**YOUR TASK:** Where does the string "input" appear in the material? Copy each line that holds it.

━━━━━ DATASET EXTRACT

## src/rtl/mem_stage.sv

```systemverilog
// Memory-access stage: aligns and extends load data, holds the returned SRAM word
// across write-back stalls, and forwards the result bundle to write-back and decode.
module mem_stage (
  input  logic        clk,
  input  logic        resetn,
  input  logic        es_to_ms_valid,
  output logic        ms_allowin,
  input  logic [31:0] es_pc,
  input  logic [37:0] es_rf_collect,
  input  logic [4:0]  es_ld_op,
  input  logic [1:0]  es_mem_offset,
  input  logic [31:0] data_sram_rdata,
  input  logic        ws_allowin,
  output logic        ms_to_ws_valid,
  output logic [31:0] ms_pc,
  output logic [37:0] ms_rf_collect,
  output logic        ms_res_from_mem
);

  logic        r_ms_valid;
  logic        r_first;
  logic        r_rf_we;
  logic [4:0]  r_rf_waddr;
  logic [31:0] r_alu_result;
  logic [31:0] r_pc;
  logic [4:0]  r_ld_op;
  logic [1:0]  r_offset;
  logic [31:0] r_rdata_buf;

  logic        w_ready_go;
  logic        w_accept;
  logic [31:0] w_word;
  logic [7:0]  w_byte;
  logic [15:0] w_half;
  logic [31:0] w_final_wdata;

  assign w_ready_go     = 1'b1;
  assign ms_allowin     = ~r_ms_valid | (w_ready_go & ws_allowin);
  assign ms_to_ws_valid = r_ms_valid & w_ready_go;
  assign w_accept       = es_to_ms_valid & ms_allowin;

  always_ff @(posedge clk or negedge resetn) begin
    if (!resetn) begin
      r_ms_valid   <= 1'b0;
      r_first      <= 1'b0;
      r_rf_we      <= 1'b0;
      r_rf_waddr   <= 5'd0;
      r_alu_result <= 32'd0;
      r_pc         <= 32'd0;
      r_ld_op      <= 5'd0;
      r_offset     <= 2'd0;
      r_rdata_buf  <= 32'd0;
    end else begin
      if (ms_allowin) begin
        r_ms_valid <= es_to_ms_valid;
      end
      if (w_accept) begin
        r_pc         <= es_pc;
        r_rf_we      <= es_rf_collect[37];
        r_rf_waddr   <= es_rf_collect[36:32];
        r_alu_result <= es_rf_collect[31:0];
        r_ld_op      <= es_ld_op;
        r_offset     <= es_mem_offset;
        r_first      <= 1'b1;
      end else begin
        r_first      <= 1'b0;
      end
      // SRAM output is only meaningful in the first cycle; keep a copy for stalls
      if (r_first) begin
        r_rdata_buf <= data_sram_rdata;
      end
    end
  end

  assign w_word = r_first ? data_sram_rdata : r_rdata_buf;
  assign w_half = r_offset[1] ? w_word[31:16] : w_word[15:0];

  always_comb begin
    w_byte = w_word[7:0];
    case (r_offset)
      2'd0: w_byte = w_word[7:0];
      2'd1: w_byte = w_word[15:8];
      2'd2: w_byte = w_word[23:16];
      2'd3: w_byte = w_word[31:24];
      default: w_byte = w_word[7:0];
    endcase
  end

  // ld_op is one-hot {ld_hu, ld_bu, ld_w, ld_h, ld_b}; all-zero passes the ALU result
  always_comb begin
    w_final_wdata = r_alu_result;
    if (r_ld_op[0]) begin
      w_final_wdata = {{24{w_byte[7]}}, w_byte};
    end else if (r_ld_op[1]) begin
      w_final_wdata = {{16{w_half[15]}}, w_half};
    end else if (r_ld_op[2]) begin
      w_final_wdata = w_word;
    end else if (r_ld_op[3]) begin
      w_final_wdata = {24'd0, w_byte};
    end else if (r_ld_op[4]) begin
      w_final_wdata = {16'd0, w_half};
    end
  end

  assign ms_pc           = r_pc;
  assign ms_rf_collect   = {r_rf_we & r_ms_valid, r_rf_waddr, w_final_wdata};
  assign ms_res_from_mem = r_ms_valid & (|r_ld_op);

endmodule

```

━━━━━━━━━━

**RESULT OF THE EXERCISE:**
  input  logic        clk,
  input  logic        resetn,
  input  logic        es_to_ms_valid,
  input  logic [31:0] es_pc,
  input  logic [37:0] es_rf_collect,
  input  logic [4:0]  es_ld_op,
  input  logic [1:0]  es_mem_offset,
  input  logic [31:0] data_sram_rdata,
  input  logic        ws_allowin,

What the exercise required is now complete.